Personal information
- Full name: Emmanuel Kwame Agyemang Boakye
- Date of birth: 25 March 1985 (age 41)
- Place of birth: Ejura, Ahodwo family, Ghana
- Height: 1.75 m (5 ft 9 in)
- Positions: Midfielder; defender;

Team information
- Current team: Coaching, Scouting

Youth career
- 1993–1996: HSV Zuidvogels
- 1996–2000: FC Utrecht
- 2000–2005: AFC Ajax

Senior career*
- Years: Team / Apps / (Gls)
- 2005–2007: Ajax / 6 / (0)
- 2006–2007: → Heracles (loan) / 30 / (0)
- 2007–2009: Heracles / 61 / (1)
- 2009–2012: Sparta / 74 / (0)
- 2013–2014: Mura 05 / 10 / (0)
- 2014–2015: Åtvidaberg / 15 / (0)
- 2015–2016: Lerums IS / 4 / (0)
- Asante Kotoko

International career^{‡}
- 2007: Ghana U23 / 2 / (0)

= Emmanuel Boakye =

Ghanaian-Dutch professional footballer

Emmanuel Kwame "Ymma" Agyeman Boakye (born 25 March 1985) is a Ghanaian-Dutch former professional footballer.

Boakye played for Dutch clubs Sparta Rotterdam, Heracles Almelo and AFC Ajax, Slovenian side ND Mura 05, Åtvidabergs FF in Sweden and most recently the Ghanaian team Kumasi Asante Kotoko coaching and management.

==Club career==
A strong, confident and aggressive attacking right wingback, with much speed and skill, Boakye moved to the Netherlands in 1993, and played for amateur side Zuidvogels (from the town of Huizen) as a child and moved to FC Utrecht youth as a teenager.

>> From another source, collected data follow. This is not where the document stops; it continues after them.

--- src/rtl/ins_loader_pkg.sv ---
// Shared definitions for the boot-time instruction loader: FSM encodings,
// default geometry and the header validity rule.
package ins_loader_pkg;

  localparam int DEF_ADDR_W = 8;
  localparam int DEF_NWORDS = 256;
  localparam int CNT_W      = 16;

  typedef enum logic [2:0] {
    LD_IDLE   = 3'd0,
    LD_HDR_HI = 3'd1,
    LD_HDR_LO = 3'd2,
    LD_DATA   = 3'd3,
    LD_WRITE  = 3'd4,
    LD_DONE   = 3'd5,
    LD_ERR    = 3'd6
  } ld_state_e;

  // An image header is usable only if it names between 1 and max_words words.
  function automatic logic hdr_count_ok(input logic [CNT_W-1:0] n,
                                        input logic [31:0]      max_words);
    return (n != '0) && ({16'd0, n} <= max_words);
  endfunction

endpackage

--- src/rtl/ins_loader_word_asm.sv ---
// Big-endian byte-to-word assembler: the 4th shifted byte completes a word,
// which is presented combinationally so the caller can register it on that edge.
module ld_word_asm (
  input  logic        CLK,
  input  logic        RST,
  input  logic        clr_i,
  input  logic        shift_i,
  input  logic [7:0]  byte_i,
  output logic [31:0] word_o,
  output logic        word_full_o
);

  logic [23:0] shift_q, shift_d;
  logic [1:0]  idx_q, idx_d;

  always_comb begin
    shift_d = shift_q;
    idx_d   = idx_q;
    if (clr_i) begin
      idx_d = 2'd0;
    end else if (shift_i) begin
      shift_d = {shift_q[15:0], byte_i};
      idx_d   = idx_q + 2'd1;
    end
  end

  always_ff @(posedge CLK or negedge RST) begin
    if (!RST) begin
      shift_q <= '0;
      idx_q   <= '0;
    end else begin
      shift_q <= shift_d;
      idx_q   <= idx_d;
    end
  end

  // Oldest byte ends up in [31:24]; the current byte fills [7:0].
  assign word_o      = {shift_q, byte_i};
  assign word_full_o = shift_i && (idx_q == 2'd3);

endmodule

--- src/rtl/ins_loader.sv ---
// Streams a length-prefixed image into instruction memory and keeps the core
// in reset until a complete, valid image has been written.
module ins_loader
  import ins_loader_pkg::*;
#(
  parameter int ADDR_W = DEF_ADDR_W,
  parameter int NWORDS = DEF_NWORDS
) (
  input  logic              CLK,
  input  logic              RST,
  input  logic              start,
  input  logic [7:0]        byte_in,
  input  logic              byte_valid,
  output logic              byte_ready,
  output logic [31:0]       W_Ins,
  output logic              WE,
  output logic [ADDR_W-1:0] W_Addr,
  output logic              core_RST,
  output logic              busy,
  output logic              done,
  output logic              err
);

  ld_state_e         state_q, state_d;
  logic [7:0]        cnt_hi_q, cnt_hi_d;
  logic [CNT_W-1:0]  cnt_q, cnt_d;
  logic [CNT_W-1:0]  word_idx_q, word_idx_d;
  logic [31:0]       w_ins_q, w_ins_d;
  logic [ADDR_W-1:0] w_addr_q, w_addr_d;
  logic              we_q, we_d;

  logic              xfer;
  logic [CNT_W-1:0]  hdr_count;
  logic              hdr_ok;
  logic              last_word;
  logic              asm_shift;
  logic              asm_clr;
  logic [31:0]       asm_word;
  logic              word_full;

  assign xfer      = byte_valid && byte_ready;
  assign hdr_count = {cnt_hi_q, byte_in};
  assign hdr_ok    = hdr_count_ok(hdr_count, 32'(NWORDS));
  assign last_word = (word_idx_q == (cnt_q - 16'd1));
  assign asm_shift = (state_q == LD_DATA) && xfer;
  assign asm_clr   = (state_q == LD_HDR_LO) && xfer && hdr_ok;

  ld_word_asm u_word_asm (
    .CLK         (CLK),
    .RST         (RST),
    .clr_i       (asm_clr),
    .shift_i     (asm_shift),
    .byte_i      (byte_in),
    .word_o      (asm_word),
    .word_full_o (word_full)
  );

  // State register
  always_ff @(posedge CLK or negedge RST) begin
    if (!RST) begin
      state_q <= LD_IDLE;
    end else begin
      state_q <= state_d;
    end
  end

  // Next-state logic
  always_comb begin
    state_d = state_q;
    unique case (state_q)
      LD_IDLE:   if (start) state_d = LD_HDR_HI;
      LD_HDR_HI: if (xfer)  state_d = LD_HDR_LO;
      LD_HDR_LO: if (xfer)  state_d = hdr_ok ? LD_DATA : LD_ERR;
      LD_DATA:   if (word_full) state_d = LD_WRITE;
      LD_WRITE:  state_d = last_word ? LD_DONE : LD_DATA;
      LD_DONE:   if (start) state_d = LD_HDR_HI;
      LD_ERR:    if (start) state_d = LD_HDR_HI;
      default:   state_d = LD_IDLE;
    endcase
  end

  // Status outputs decode the current state only
  always_comb begin
    byte_ready = 1'b0;
    busy       = 1'b0;
    done       = 1'b0;
    err        = 1'b0;
    core_RST   = 1'b0;
    unique case (state_q)
      LD_HDR_HI, LD_HDR_LO, LD_DATA: begin
        byte_ready = 1'b1;
        busy       = 1'b1;
      end
      LD_WRITE: busy = 1'b1;
      LD_DONE: begin
        done     = 1'b1;
        core_RST = 1'b1;
      end
      LD_ERR:  err = 1'b1;
      default: ;
    endcase
  end

  // Datapath next-state: header capture, write port and word/address counters
  always_comb begin
    cnt_hi_d   = cnt_hi_q;
    cnt_d      = cnt_q;
    word_idx_d = word_idx_q;
    w_ins_d    = w_ins_q;
    w_addr_d   = w_addr_q;
    we_d       = 1'b0;

    if ((state_q == LD_HDR_HI) && xfer) begin
      cnt_hi_d = byte_in;
    end

    if (asm_clr) begin
      cnt_d      = hdr_count;
      word_idx_d = '0;
      w_addr_d   = '0;
    end

    // WE and the word land on the same edge that accepts the 4th byte.
    if (word_full) begin
      w_ins_d = asm_word;
      we_d    = 1'b1;
    end

    // The address advances only after the write, so it is stable during WE.
    if ((state_q == LD_WRITE) && !last_word) begin
      word_idx_d = word_idx_q + 16'd1;
      w_addr_d   = w_addr_q + ADDR_W'(1);
    end
  end

  always_ff @(posedge CLK or negedge RST) begin
    if (!RST) begin
      cnt_hi_q   <= '0;
      cnt_q      <= '0;
      word_idx_q <= '0;
      w_ins_q    <= '0;
      w_addr_q   <= '0;
      we_q       <= 1'b0;
    end else begin
      cnt_hi_q   <= cnt_hi_d;
      cnt_q      <= cnt_d;
      word_idx_q <= word_idx_d;
      w_ins_q    <= w_ins_d;
      w_addr_q   <= w_addr_d;
      we_q       <= we_d;
    end
  end

  assign W_Ins  = w_ins_q;
  assign W_Addr = w_addr_q;
  assign WE     = we_q;

endmodule

--- config.mk ---
export PLATFORM = sky130hd
export DESIGN_NAME = ins_loader
export DESIGN_NICKNAME = d
export VERILOG_FILES = /design/src/rtl/ins_loader_pkg.sv /design/src/rtl/ins_loader_word_asm.sv /design/src/rtl/ins_loader.sv
export SDC_FILE = /design/constraint.sdc
export NUM_CORES = 1
export LEC_CHECK = 0
export BUFFER_PORTS_ARGS = -buffer_cell sky130_fd_sc_hd__clkbuf_2
export CAP_MARGIN = 10
export CELL_PAD_IN_SITES_DETAIL_PLACEMENT = 1
export CELL_PAD_IN_SITES_GLOBAL_PLACEMENT = 1
export CORE_MARGIN = 2
export CORE_UTILIZATION = 48
export DETAILED_ROUTE_END_ITERATION = 7
export PLACE_DENSITY_LB_ADDON = 0.1
export SLEW_MARGIN = 20
export SYNTH_ARGS = -nofsm -noshare
export SYNTH_HDL_FRONTEND = slang
export SYNTH_HIERARCHICAL = 1
export SYNTH_SLANG_ARGS = --single-unit
export TNS_END_PERCENT = 20
--- constraint.sdc ---
create_clock -name CLK -period 4 [get_ports CLK]
set_input_delay 0.4 -clock CLK [delete_from_list [all_inputs] [get_ports CLK]]
set_output_delay 0.4 -clock CLK [all_outputs]
set_load 0.005 [all_outputs]
# After elaboration in Yosys (flattened, before gate mapping)
# Cells that the tools add are included.
# word_totals
in_bits,12
output_inout_bits,46
word_cells,63
register_bits,110
# classes
n_eq_ne,12
order_cmp,1
n_addsub,4
bitwise,1
muxes,18
n_reduce_logical,18
# ops
cell,count
$mux 16,2
$mux 3,6
$add 16x1->16 const B,1
$eq 16x16->1,1
$le 16x9->1 const B,1
$mux 8,2
$reduce_bool 16->1,1
$sub 16x1->16 const B,1
$pmux 3 s5,1
$eq 3x3->1 const B,3
$add 8x1->8 const B,1
$logic_and 1x1->1,8
$eq 3x2->1 const B,2
$reduce_or 3->1,2
$mux 1,5
$mux 2,2
$ne 2x1->1 const B,2
$ne 2x2->1 const B,2
$reduce_and 4->1,1
$reduce_bool 2->1,2
$reduce_or 4->1,1
$eq 3x1->1 const B,1
$logic_not 3->1,1
$add 2x1->2 const B,1
other kinds (4),4

# Longest topological paths before layout
# depth
word_depth,8
mapped_depth,11
mapped_depth_nobuf,9

# Hierarchy
# The synthesis kept the hierarchy.
# by_module_without_submodules
mod,cells_per_inst,seq_area_each_um2,area_per_inst_um2,n_inst
ins_loader,384,2102.0,4342.9,1
ld_word_asm,68,650.6,1167.4,1

# Least setup slack after synthesis
# No wires, ideal clock.
# synth_timing
kind,input to register
startpoint,input byte_in[7]
endpoint,register u_word_asm.shift_q[0]
setup_slack_ps,951
t_arrival_ps,2924
required_ps,3875
cell_stages,10
n_path_buf,3
setup_time_ps,125
cell_sequence,nor4_1 > nand2_1 > xor2_1 > nand3_1 > nor4b_1 > clkbuf_1 > nor2b_4 > buf_6 > buf_12 > mux2_4
# synth_via
elab_chain_len,5
elab_cells_between_ends,6
classes_between,order compare: 1; bitwise: 1; reduce/logical: 4
# synth_lines
element,line,rtl
start: declaration,ins_loader.sv:12,"input logic [7:0] byte_in,"
$le 16x9->1 / $reduce_bool 16->1 (equally long branches),ins_loader_pkg.sv:22,"return (n != '0) && ({16'd0, n} <= max_words);"
$logic_and 1x1->1 (*),ins_loader_pkg.sv:22,
$logic_and 1x1->1 (*),ins_loader.sv:46,assign asm_clr = (state_q == LD_HDR_LO) && xfer && hdr_ok;
net asm_clr,ins_loader.sv:37,logic asm_clr;
$not 1->1 (no line) (*),--,
$reduce_and 2->1 (no line) (*),--,
end signal: assignment,ins_loader_word_asm.sv:32,shift_q <= shift_d;
end: declaration,ins_loader_word_asm.sv:13,"logic [23:0] shift_q, shift_d;"
# Mark *: on every way through the listed nets, which the timed path passes. The rest lies on a longest branch.
# A chain may end at the register's enable or synchronous reset.

# Final worst setup path
# layout_timing
startpoint,register cnt_q[0]
endpoint,"register w_addr_q[0], in the netlist W_Addr[0]"
# layout_via
elab_chain_len,5
elab_cells_between_ends,6
classes_between,add/sub: 1; eq/ne: 1; mux: 1; reduce/logical: 3
# layout_lines
element,line,rtl
start: declaration,ins_loader.sv:26,"logic [CNT_W-1:0] cnt_q, cnt_d;"
start signal: assignment,ins_loader.sv:146,cnt_q <= cnt_d;
$sub 16x1->16 (*),ins_loader.sv:44,assign last_word = (word_idx_q == (cnt_q - 16'd1));
$eq 16x16->1 (*),ins_loader.sv:44,
$logic_not 1->1 (*),ins_loader.sv:130,if ((state_q == LD_WRITE) && !last_word) begin
$logic_and 1x1->1 (*),ins_loader.sv:130,
$mux 8 / $reduce_bool 2->1 (equally long branches),--,
end signal: assignment,ins_loader.sv:149,w_addr_q <= w_addr_d;
end: declaration,ins_loader.sv:29,"logic [ADDR_W-1:0] w_addr_q, w_addr_d;"
# Every way passes the cells marked *; elsewhere a longest branch is shown, timed or not.

==> results.toml <==
[route]
drtAntennaViolNets = 0
routedWlPerCell_um = 19.3
first_pass_iters = 4
drc_errors = 0
vias_per_cell = 5.64
via_count = 3629
drt_iter0_markers = 160
drt_wl_total_um = 12500

[global_route]
grt_max_degree = 51
grt_usage_pct = 21.6
antenna_found_initial = 0
grt_pass1_wl_um = 21200
use_met3_pct = 3.17
use_met2_pct = 35.3
grt_use_met1_pct = 29.5
grt_pass1_vias = 3845
grt-busiest-layer = "met2"
overflow = 0

[pwr]
power_w = 0.00393
p_leak_nw = 2.90
pwr_density_cell_mw_per_mm2 = 645
vdd_drop_max_mv = 0.420

[clocking]
cts_setup_buffers = 0
cts_root_buf = "clkbuf_16"
clk_path_buf_depth = 2
clk_pin_slew_ps = 70
clock_latency_ps = 360
hold_buffers = 0
cts_buffers = 9
post_cts_resized = 0
cts_tree = "done"
htree_levels = 3
cts_sinks = 110

[setup_path]
cp-end-kind = "flip-flop"
r2r_setup_slack_ps = 810
cp_cell_sequence = "inv_1 > ha_1 > or4b_2 > nor4_4 > xnor2_1 > nor4_2 > o2111ai_1 > a21oi_4 > mux2_2"
reg2reg_depth = 9
slowest_stage = "or4b_2"
required_ps = 4290
crit_path_end = "W_Addr[0]"
critPathLaunchType = "flip-flop"
cp.arrival_ps = 3490
crit_start = "cnt_q[0]"
cp_max_fo = 18
r2r_end = "W_Addr[0]"
r2r-start = "cnt_q[0]"
worstSetupPathType = "reg -> reg"
slowest_delay_ps = 640

[timing]
setup_viol_count_final = 0
timing.final.ws_setup_ps = 806
post-route-period-util_pct = 79.9
setup_tns_ps = 0
report.final.slew_viol_count = 0
fin_worst_skew_ps = 6.55
grt_setup_unrepaired = "false"
final-hold-violation-count = 0
final.min_clock_period_ps = 3190
max_freq_ghz = 0.313
whs_ps = 72.9
worstMarginPinSlew_ps = 1120
slew_headroom_pct = 25.1

[logic_synthesis]
yosysSeqAreaShare_pct = 50.0
synth_xor_area_share_pct = 4.61
ys_ff_latch = 110
syn_nets = 468
yosysMostFrequentCell = "dfrtp_1"
synth_top_area_share_pct = 50.0
synth_common_cells = "dfrtp_1 (110), mux2_2 (54), nand2_1 (23), nor2_1 (21), mux2_4 (20)"
yosys.area_share.simple_pct = 14.4
synth_top_family_by_area = "multiplexers"
async_reset_ff_share_pct = 100
ys_types = 54
synth_area_mm2 = 0.00551
synthFlopType = "dfrtp_1"
synthAdderAreaFrac_pct = 0.908
yosys_warnings = 6
synth_edf_count = 0
synth.area.mux_share_pct = 18.1
yosys.area.top_type = "dfrtp_1"
syn_inst = 452
avgSynthCellArea_um2 = 12.2
ys_top_cells_by_area = "dfrtp_1 (50%), mux2_2 (11%), mux2_4 (5.4%)"
synth_compound_area_share_pct = 7.33

[floorplanning]
fp.dieW_um = 111
start_util_pct = 48.7
io_pins = 58
dieArea_mm2 = 0.0124
fp-row-count = 39
core_mm2 = 0.0113
die_h_um = 111

[final_layout]
final_nets = 512
fin_util_pct = 53.8
syn_to_final_growth_pct = 10.6
layout-drive-gt1-share_pct = 33.7
diodes = 0

[hold_path]
hold_path_class = "in -> async"

[placement]
dp_hpwl_um = 8770
portBuffers = 57
pre_cts_slack_ps = 789
gp_congestion = 0.826

[flow_run]
maxCapViolCount = 0

[outcome]
outcome = "complete, no violations"
-- area by class of cell --
cell class              count  area, um2
flip-flops and latches    110       2750
clock buffers              11        243
clock inverters             5       41.3
fillers                  1203       5230
multi-input cells         304       2510
well taps                 143        179
inverters                   6       22.5
repair buffers             65        348
-- metal layers --
| layer | share of wire, % | vias up | wire length, um |
|---|---|---|---|
| met3 | 2.7 | 15 | 341 |
| met2 | 49 | 49 | 6140 |
| met1 | 46 | 1854 | 5750 |
| met5 | 0 | - | 0 |
| met4 | 1.8 | 0 | 229 |
| li1 | - | 1711 | - |
-- power by group --
part           total (W)  switching (W)  internal [W]
registers        0.00183       0.000345       0.00148
logic            0.00123       0.000529      0.000697
clock network   0.000877       0.000431      0.000446
-- critical path: cells and delay by family (launching register included) --
kind	cells	cell delay (ps)
adders and majority gates	1	200
xor gates and xnor gates	1	120
AOI/OAI and AO/OA	2	890
DFF	1	410
buffers and inverters	1	90
muxes	1	250
and+or+nand+nor	3	1150
-- kinds of logic after synthesis --
logic type,after synthesis
buffers and inverters,38
DFF,110
adders and majority gates,4
xor gates and xnor gates,29
muxes,83
and+or+nand+nor,136
AOI/OAI and AO/OA,52
-- sequential cells by signal, indices dropped and copies added, names as in the netlist --
name and cells:
cnt_hi_q 8, word_idx_q 16, WE 1, state_q 3, W_Ins 32, u_word_asm/idx_q 2
cnt_q 16, u_word_asm/shift_q 24, W_Addr 8
-- metrics by stage --
| step | instance area (um2) | cells |
|---|---|---|
| floorplan | 5510 | 452 |
| global placement | 5810 | 628 |
| detailed placement | 5810 | 628 |
| CTS | 6090 | 644 |
| global route | 6090 | 644 |
| finish | 6090 | 644 |
-- how the worst min path moves through the flow --
stage	slack (ps)	end
2_1_floorplan	100	WE
3_3_place_gp	470	state_q[0]
3_5_place_dp	470	W_Ins[22]
4_1_cts	90	W_Ins[22]
5_1_grt	110	W_Ins[30]
6_report	70	W_Ins[30]
-- cells in the final DEF (no fill, tap or decap), types with 7 or more instances in the layout --
cell type	Yosys	final
a221o_1	9	9
buf_4	10	9
clkbuf_16	0	9
clkbuf_2	0	56
dfrtp_1	110	110
mux2_2	54	54
mux2_4	20	20
mux2i_1	9	9
nand2_1	23	23
nand2b_1	7	7
nand3_1	12	12
nor2_1	21	21
nor2b_1	12	12
nor3_1	13	13
nor4_1	8	8
o21ai_0	11	11
xnor2_1	14	14
xor2_1	15	15
No activity file was read; power rests on OpenSTA's default activity.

Ajax scouts discovered him in 2000. The defender, who can play as a right fullback but also in the center of defense, joined the Ajax B1 youth team in 2000.

===AFC Ajax===
Boakye was first added to the Ajax-1 squad in the fall of 2005 by head-coach Danny Blind, as many Ajax defenders were injured or suspended at the time. The youngster made his first team début on 24 September 2005 in the Eredivisie home game against Roda JC. In total, Emmanuel Boakye had six appearances for Ajax in the Eredivisie, plus another four in the post-season Eredivisie play-offs and one in the Dutch Cup competition.

Ajax offered the player a contract renewal in April 2006, and the Ghanaian started the new season with the first squad, but at the end of the pre-season campaign Ajax and the player agreed that a transfer on loan would be best for his development. Boakye was soon linked with two Eredivisie outfits. When Sparta Rotterdam lost interest the choice for Heracles Almelo was easily made.

===Heracles===
On 10 August 2006, Ajax defender Boakye was loaned out to Eredivisie side Heracles Almelo for the remainder of the 2006–2007 season, officially until 30 June 2007. Ajax and Heracles agreed a one-year loan deal, effective immediately. The Ghanaian defender extended his Ajax contract until 2008 in April 2006, but would not have seen much action in Amsterdam this season, with defenders such as Jaap Stam, Thomas Vermaelen, Johnny Heitinga and George Ogăraru above him in Henk ten Cate's pecking order.

On 18 June 2007, Boakye made his loan move permanent, sealing a three-year deal with Heracles Almelo from rivals Ajax Amsterdam. He made 61 appearances whilst on loan at Heracles. "We are extremely happy that we could sign such a young and good defender for three years," Heracles Almelo director Nico Jan Hoogma said. "The competition for him was fierce but we nevertheless managed to do it." Boakye opted for Almelo despite offers from Feyenoord, AZ Alkmaar and SC Heerenveen.

In June 2009, Boakye signed for Sparta Rotterdam, on a 2 year contract. He played with team mates such as Kevin Strootman, Nick Viergever, Donovan Slijngaard, Eduardo Duplan, Arne Slot, and played there until 2011 when he was released by the club after being injured for a year. In summer 2014, Boakye joined Swedish side Åtvidaberg from Slovenian club Mura 05.

==International career==
Boakye holds both Ghanaian and Dutch citizenship. He has opted to represent the national team of Ghana.

On 19 January 2007, Boakye was called up by Ghana Olympic coach Jones Attuquayefio into the Ghana Olympic squad for a qualifying matches against Burkina Faso's Olympic team and Nigeria in the qualification for the 2008 Summer Olympics. He's a potential player for Ghana Black stars.